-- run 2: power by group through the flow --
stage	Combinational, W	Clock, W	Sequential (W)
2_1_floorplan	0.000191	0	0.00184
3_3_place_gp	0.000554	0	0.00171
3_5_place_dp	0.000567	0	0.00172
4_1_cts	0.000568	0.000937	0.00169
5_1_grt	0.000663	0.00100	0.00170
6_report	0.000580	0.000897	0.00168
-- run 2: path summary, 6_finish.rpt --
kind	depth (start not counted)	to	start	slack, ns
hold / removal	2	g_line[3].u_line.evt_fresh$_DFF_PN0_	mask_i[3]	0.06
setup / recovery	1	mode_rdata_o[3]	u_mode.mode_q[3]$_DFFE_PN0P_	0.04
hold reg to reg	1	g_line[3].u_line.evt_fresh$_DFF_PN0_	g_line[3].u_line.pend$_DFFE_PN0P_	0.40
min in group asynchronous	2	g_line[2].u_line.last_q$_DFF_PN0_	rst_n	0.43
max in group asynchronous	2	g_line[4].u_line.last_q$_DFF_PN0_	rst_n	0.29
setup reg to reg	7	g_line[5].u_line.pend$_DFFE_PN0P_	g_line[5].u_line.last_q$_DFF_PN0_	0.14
---
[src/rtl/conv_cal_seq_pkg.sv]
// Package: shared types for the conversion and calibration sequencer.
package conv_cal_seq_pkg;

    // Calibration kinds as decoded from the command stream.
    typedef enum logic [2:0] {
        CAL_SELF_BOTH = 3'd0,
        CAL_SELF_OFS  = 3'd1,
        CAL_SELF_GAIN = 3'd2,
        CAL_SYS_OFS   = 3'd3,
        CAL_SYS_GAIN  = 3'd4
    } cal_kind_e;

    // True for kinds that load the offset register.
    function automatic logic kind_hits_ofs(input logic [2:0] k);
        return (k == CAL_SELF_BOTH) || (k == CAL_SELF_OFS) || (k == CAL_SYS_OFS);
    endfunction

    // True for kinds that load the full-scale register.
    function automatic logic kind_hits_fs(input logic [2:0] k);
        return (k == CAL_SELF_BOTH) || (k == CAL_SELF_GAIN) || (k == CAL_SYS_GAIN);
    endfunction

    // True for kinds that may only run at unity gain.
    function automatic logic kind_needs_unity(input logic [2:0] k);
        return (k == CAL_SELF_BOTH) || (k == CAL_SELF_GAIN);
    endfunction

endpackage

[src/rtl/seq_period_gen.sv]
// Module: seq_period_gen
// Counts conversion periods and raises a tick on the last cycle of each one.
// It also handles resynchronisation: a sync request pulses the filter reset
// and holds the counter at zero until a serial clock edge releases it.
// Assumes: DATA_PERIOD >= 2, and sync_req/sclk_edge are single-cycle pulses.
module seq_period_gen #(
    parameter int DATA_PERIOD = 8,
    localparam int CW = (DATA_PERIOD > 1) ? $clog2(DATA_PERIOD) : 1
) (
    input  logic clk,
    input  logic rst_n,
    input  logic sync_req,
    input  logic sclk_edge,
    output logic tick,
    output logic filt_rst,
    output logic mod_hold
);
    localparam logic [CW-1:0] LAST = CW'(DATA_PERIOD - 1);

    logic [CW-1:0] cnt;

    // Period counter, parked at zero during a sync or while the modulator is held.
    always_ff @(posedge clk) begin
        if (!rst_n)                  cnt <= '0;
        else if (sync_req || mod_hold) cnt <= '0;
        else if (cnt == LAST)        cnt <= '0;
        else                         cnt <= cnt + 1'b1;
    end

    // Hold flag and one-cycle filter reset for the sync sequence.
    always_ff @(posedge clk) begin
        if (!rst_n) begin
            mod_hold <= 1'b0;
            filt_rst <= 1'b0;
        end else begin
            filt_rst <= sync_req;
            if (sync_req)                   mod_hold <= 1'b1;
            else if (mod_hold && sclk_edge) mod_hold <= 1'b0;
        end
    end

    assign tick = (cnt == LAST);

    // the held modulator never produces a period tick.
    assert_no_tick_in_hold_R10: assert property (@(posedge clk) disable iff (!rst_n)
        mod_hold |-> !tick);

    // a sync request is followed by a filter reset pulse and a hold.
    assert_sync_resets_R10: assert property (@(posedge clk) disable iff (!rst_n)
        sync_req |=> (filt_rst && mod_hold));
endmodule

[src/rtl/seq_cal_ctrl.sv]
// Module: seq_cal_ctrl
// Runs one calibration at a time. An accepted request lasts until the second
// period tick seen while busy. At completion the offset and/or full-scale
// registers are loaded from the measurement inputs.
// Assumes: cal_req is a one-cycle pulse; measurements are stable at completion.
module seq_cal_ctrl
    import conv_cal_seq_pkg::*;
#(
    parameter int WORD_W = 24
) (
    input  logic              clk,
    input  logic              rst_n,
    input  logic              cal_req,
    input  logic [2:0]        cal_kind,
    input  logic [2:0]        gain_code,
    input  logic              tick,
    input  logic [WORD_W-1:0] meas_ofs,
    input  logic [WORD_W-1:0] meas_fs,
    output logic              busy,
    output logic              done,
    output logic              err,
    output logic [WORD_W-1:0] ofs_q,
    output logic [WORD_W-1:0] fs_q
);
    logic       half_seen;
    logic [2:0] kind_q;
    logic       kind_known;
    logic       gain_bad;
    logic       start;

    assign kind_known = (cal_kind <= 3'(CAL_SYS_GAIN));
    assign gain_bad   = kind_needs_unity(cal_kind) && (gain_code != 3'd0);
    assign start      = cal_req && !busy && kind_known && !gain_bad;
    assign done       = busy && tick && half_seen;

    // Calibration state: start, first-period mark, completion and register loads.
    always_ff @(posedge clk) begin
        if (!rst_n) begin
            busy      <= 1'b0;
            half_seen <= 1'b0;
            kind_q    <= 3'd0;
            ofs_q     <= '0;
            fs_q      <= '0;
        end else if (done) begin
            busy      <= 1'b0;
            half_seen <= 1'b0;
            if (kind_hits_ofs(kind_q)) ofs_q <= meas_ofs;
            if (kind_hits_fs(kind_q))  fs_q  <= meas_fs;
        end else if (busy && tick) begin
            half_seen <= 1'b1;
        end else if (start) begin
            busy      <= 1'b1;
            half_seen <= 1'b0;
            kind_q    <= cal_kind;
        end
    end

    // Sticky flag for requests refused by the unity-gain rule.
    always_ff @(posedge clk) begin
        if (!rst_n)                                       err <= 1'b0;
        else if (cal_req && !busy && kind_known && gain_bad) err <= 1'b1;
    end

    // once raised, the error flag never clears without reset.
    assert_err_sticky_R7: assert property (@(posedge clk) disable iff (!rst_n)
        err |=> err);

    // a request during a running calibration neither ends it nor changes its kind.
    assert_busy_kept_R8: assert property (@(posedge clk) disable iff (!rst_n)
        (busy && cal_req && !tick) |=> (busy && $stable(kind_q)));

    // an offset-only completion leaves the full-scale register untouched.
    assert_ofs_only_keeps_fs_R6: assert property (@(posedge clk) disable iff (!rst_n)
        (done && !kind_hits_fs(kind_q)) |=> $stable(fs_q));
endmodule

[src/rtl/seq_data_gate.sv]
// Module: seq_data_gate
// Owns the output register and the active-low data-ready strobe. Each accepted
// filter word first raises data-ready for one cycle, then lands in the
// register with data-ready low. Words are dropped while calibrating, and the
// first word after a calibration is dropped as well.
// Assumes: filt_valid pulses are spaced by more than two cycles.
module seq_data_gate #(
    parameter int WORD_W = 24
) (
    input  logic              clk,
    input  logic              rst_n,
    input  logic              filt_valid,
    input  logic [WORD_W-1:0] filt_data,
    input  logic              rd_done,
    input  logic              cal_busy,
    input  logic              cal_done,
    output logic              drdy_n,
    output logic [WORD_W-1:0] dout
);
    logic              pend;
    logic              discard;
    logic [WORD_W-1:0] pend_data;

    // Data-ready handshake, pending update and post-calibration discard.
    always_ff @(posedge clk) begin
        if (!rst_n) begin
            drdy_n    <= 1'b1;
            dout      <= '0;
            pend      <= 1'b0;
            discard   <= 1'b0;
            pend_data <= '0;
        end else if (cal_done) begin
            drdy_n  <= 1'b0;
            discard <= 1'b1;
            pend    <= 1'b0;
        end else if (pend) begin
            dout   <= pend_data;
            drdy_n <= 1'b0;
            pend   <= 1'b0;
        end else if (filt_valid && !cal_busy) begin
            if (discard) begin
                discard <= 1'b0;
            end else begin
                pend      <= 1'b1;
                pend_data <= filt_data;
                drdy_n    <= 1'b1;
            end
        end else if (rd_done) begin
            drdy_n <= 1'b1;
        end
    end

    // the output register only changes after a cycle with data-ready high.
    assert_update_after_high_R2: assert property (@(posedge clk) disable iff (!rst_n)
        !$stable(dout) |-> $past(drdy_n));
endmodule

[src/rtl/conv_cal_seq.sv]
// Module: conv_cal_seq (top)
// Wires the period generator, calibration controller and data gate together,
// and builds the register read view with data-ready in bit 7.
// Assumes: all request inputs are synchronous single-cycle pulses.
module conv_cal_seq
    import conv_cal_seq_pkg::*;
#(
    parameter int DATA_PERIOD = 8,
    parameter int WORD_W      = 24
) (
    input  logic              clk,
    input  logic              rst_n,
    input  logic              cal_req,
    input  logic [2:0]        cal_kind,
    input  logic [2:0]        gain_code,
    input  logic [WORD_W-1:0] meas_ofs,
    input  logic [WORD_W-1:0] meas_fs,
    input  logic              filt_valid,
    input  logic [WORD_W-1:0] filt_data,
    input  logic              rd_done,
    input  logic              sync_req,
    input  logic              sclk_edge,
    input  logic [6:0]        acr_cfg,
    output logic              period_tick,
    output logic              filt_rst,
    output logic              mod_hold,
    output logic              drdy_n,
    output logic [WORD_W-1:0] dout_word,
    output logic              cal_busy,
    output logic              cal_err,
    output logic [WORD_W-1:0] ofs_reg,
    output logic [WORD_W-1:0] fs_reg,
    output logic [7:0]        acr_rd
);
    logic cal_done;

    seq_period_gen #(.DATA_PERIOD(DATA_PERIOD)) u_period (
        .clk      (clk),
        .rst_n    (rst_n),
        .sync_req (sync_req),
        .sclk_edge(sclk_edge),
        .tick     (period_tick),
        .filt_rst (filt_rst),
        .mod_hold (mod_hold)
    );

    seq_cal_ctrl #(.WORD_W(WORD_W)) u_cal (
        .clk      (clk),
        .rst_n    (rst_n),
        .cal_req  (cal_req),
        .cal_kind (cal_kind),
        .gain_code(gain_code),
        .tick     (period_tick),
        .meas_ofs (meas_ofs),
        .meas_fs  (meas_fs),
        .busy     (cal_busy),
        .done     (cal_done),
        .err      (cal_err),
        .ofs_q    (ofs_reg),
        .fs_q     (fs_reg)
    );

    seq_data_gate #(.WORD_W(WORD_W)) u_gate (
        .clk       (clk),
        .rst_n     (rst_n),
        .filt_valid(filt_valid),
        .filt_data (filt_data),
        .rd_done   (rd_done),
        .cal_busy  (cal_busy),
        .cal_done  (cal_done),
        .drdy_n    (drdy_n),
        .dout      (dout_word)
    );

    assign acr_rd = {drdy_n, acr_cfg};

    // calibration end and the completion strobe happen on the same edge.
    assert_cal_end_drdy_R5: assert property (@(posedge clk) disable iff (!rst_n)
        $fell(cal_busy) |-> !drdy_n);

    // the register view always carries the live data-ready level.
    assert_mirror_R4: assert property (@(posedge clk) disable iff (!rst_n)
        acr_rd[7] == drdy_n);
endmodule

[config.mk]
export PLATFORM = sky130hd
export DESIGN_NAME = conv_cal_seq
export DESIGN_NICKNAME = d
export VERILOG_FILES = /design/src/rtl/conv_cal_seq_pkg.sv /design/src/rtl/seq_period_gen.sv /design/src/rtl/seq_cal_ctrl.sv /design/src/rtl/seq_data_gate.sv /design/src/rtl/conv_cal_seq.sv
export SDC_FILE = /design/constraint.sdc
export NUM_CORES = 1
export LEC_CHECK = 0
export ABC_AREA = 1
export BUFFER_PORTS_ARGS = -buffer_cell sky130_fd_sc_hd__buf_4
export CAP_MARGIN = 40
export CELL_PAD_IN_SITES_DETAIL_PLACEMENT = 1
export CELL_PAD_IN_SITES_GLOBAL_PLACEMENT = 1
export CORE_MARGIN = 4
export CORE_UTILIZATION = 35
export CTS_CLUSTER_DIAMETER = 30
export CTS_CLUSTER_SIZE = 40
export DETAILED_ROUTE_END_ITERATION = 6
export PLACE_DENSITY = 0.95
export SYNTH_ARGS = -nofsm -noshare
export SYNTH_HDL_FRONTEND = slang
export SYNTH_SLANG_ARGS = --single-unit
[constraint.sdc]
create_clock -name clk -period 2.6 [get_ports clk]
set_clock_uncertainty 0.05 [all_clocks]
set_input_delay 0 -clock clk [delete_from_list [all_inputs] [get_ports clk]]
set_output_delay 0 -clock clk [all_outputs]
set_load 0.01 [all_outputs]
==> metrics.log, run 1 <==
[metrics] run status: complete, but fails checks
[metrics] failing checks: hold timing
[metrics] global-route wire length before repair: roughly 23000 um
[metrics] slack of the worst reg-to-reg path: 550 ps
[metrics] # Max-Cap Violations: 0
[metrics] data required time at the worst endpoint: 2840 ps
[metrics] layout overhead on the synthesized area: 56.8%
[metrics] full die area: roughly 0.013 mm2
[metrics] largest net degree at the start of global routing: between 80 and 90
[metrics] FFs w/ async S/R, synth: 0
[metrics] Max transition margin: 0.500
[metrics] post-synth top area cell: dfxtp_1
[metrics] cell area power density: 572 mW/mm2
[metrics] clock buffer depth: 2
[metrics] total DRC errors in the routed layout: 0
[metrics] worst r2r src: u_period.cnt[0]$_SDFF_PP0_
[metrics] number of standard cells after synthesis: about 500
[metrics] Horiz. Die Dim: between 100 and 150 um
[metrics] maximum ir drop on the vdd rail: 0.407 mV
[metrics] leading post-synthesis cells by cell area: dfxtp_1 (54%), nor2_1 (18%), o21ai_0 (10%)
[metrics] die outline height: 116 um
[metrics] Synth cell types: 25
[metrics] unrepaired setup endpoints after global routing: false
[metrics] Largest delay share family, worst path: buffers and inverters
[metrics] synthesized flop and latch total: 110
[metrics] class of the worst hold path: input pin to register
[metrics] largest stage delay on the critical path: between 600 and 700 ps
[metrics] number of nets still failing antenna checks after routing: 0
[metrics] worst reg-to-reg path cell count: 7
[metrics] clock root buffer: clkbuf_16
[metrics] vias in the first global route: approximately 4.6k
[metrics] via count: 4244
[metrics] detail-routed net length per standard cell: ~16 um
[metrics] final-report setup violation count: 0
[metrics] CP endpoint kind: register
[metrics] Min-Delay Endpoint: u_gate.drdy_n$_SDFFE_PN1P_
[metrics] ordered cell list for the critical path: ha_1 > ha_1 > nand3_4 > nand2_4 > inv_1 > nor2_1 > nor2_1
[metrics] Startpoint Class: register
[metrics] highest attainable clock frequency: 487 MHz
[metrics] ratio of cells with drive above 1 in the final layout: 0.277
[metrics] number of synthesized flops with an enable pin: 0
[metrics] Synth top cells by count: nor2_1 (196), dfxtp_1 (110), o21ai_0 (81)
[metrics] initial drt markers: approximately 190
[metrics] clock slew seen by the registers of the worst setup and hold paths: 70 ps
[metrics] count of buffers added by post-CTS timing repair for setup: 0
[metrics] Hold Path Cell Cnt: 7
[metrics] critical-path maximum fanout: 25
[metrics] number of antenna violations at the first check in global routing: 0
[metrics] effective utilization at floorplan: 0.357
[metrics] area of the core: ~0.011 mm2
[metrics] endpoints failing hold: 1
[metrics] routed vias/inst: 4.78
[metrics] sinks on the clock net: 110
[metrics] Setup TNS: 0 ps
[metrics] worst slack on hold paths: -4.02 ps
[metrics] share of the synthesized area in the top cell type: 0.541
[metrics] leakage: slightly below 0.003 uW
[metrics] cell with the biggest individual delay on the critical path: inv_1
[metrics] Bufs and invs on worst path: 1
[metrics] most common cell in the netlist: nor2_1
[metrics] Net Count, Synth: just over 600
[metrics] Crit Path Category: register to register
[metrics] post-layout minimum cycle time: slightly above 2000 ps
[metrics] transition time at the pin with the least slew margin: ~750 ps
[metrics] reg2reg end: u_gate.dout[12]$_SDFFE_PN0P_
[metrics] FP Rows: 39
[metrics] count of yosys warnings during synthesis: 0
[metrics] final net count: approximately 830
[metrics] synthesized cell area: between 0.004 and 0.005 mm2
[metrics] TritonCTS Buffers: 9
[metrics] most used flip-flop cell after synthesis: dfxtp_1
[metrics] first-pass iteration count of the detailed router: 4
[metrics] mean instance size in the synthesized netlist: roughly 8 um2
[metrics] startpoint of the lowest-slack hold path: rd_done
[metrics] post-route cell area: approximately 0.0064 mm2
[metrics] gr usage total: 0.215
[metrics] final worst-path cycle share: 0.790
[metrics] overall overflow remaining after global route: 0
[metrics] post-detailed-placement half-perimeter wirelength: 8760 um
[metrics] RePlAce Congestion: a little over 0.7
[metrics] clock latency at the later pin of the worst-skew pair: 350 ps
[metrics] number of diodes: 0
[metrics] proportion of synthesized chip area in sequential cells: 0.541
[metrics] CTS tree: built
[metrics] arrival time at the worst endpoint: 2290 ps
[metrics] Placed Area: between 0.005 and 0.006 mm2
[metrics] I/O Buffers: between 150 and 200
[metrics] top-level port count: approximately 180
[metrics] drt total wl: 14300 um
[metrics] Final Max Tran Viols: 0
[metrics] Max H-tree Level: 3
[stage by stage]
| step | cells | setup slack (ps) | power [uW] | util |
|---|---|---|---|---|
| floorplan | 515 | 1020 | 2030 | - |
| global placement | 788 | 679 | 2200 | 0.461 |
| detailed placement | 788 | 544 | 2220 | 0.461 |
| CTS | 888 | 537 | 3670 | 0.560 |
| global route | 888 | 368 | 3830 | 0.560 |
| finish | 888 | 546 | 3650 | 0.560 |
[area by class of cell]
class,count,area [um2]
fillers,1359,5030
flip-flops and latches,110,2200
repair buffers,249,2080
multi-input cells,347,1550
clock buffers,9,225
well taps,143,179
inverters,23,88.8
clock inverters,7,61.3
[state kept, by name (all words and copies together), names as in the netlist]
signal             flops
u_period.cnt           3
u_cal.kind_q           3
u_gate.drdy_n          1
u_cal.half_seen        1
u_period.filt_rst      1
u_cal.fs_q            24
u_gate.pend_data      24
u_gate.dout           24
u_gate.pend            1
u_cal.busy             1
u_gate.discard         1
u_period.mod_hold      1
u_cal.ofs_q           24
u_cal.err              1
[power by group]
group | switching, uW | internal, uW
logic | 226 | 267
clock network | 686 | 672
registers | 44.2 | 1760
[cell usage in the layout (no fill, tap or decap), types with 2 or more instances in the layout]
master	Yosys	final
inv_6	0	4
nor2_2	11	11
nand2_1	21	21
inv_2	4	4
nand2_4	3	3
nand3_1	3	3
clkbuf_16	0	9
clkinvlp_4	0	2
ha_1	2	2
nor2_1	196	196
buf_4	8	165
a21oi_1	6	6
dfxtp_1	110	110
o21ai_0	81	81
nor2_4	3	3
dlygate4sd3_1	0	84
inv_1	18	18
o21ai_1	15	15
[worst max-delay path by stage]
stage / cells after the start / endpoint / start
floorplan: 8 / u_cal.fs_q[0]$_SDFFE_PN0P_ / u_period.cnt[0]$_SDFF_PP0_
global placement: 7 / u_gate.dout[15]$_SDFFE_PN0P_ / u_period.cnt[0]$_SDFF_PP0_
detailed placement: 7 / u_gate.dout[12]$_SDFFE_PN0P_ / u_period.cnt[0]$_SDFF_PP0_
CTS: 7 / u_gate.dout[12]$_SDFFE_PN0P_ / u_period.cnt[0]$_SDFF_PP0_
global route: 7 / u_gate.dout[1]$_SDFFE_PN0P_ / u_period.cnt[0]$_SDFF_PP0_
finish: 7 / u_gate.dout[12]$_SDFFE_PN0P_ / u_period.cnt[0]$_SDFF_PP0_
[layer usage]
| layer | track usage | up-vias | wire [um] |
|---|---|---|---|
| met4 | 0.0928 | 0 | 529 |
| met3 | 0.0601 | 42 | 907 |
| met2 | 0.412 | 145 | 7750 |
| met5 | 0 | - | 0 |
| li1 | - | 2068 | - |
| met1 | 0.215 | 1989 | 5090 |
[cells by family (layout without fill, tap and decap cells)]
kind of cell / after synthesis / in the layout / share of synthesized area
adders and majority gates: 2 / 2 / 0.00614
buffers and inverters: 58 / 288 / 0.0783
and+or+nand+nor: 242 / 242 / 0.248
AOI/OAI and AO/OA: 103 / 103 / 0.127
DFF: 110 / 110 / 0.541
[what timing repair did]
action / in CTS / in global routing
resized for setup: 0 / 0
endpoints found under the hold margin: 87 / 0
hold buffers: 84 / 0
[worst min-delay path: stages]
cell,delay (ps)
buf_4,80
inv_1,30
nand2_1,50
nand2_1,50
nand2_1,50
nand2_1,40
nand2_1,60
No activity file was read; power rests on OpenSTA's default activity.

## Exercise
Above are the records; from them, give again exactly the lines from the one containing "-- run 2: power" through the one containing "max in group", both included.

## Solved exercise
-- run 2: power by group through the flow --
stage	Combinational, W	Clock, W	Sequential (W)
2_1_floorplan	0.000191	0	0.00184
3_3_place_gp	0.000554	0	0.00171
3_5_place_dp	0.000567	0	0.00172
4_1_cts	0.000568	0.000937	0.00169
5_1_grt	0.000663	0.00100	0.00170
6_report	0.000580	0.000897	0.00168
-- run 2: path summary, 6_finish.rpt --
kind	depth (start not counted)	to	start	slack, ns
hold / removal	2	g_line[3].u_line.evt_fresh$_DFF_PN0_	mask_i[3]	0.06
setup / recovery	1	mode_rdata_o[3]	u_mode.mode_q[3]$_DFFE_PN0P_	0.04
hold reg to reg	1	g_line[3].u_line.evt_fresh$_DFF_PN0_	g_line[3].u_line.pend$_DFFE_PN0P_	0.40
min in group asynchronous	2	g_line[2].u_line.last_q$_DFF_PN0_	rst_n	0.43
max in group asynchronous	2	g_line[4].u_line.last_q$_DFF_PN0_	rst_n	0.29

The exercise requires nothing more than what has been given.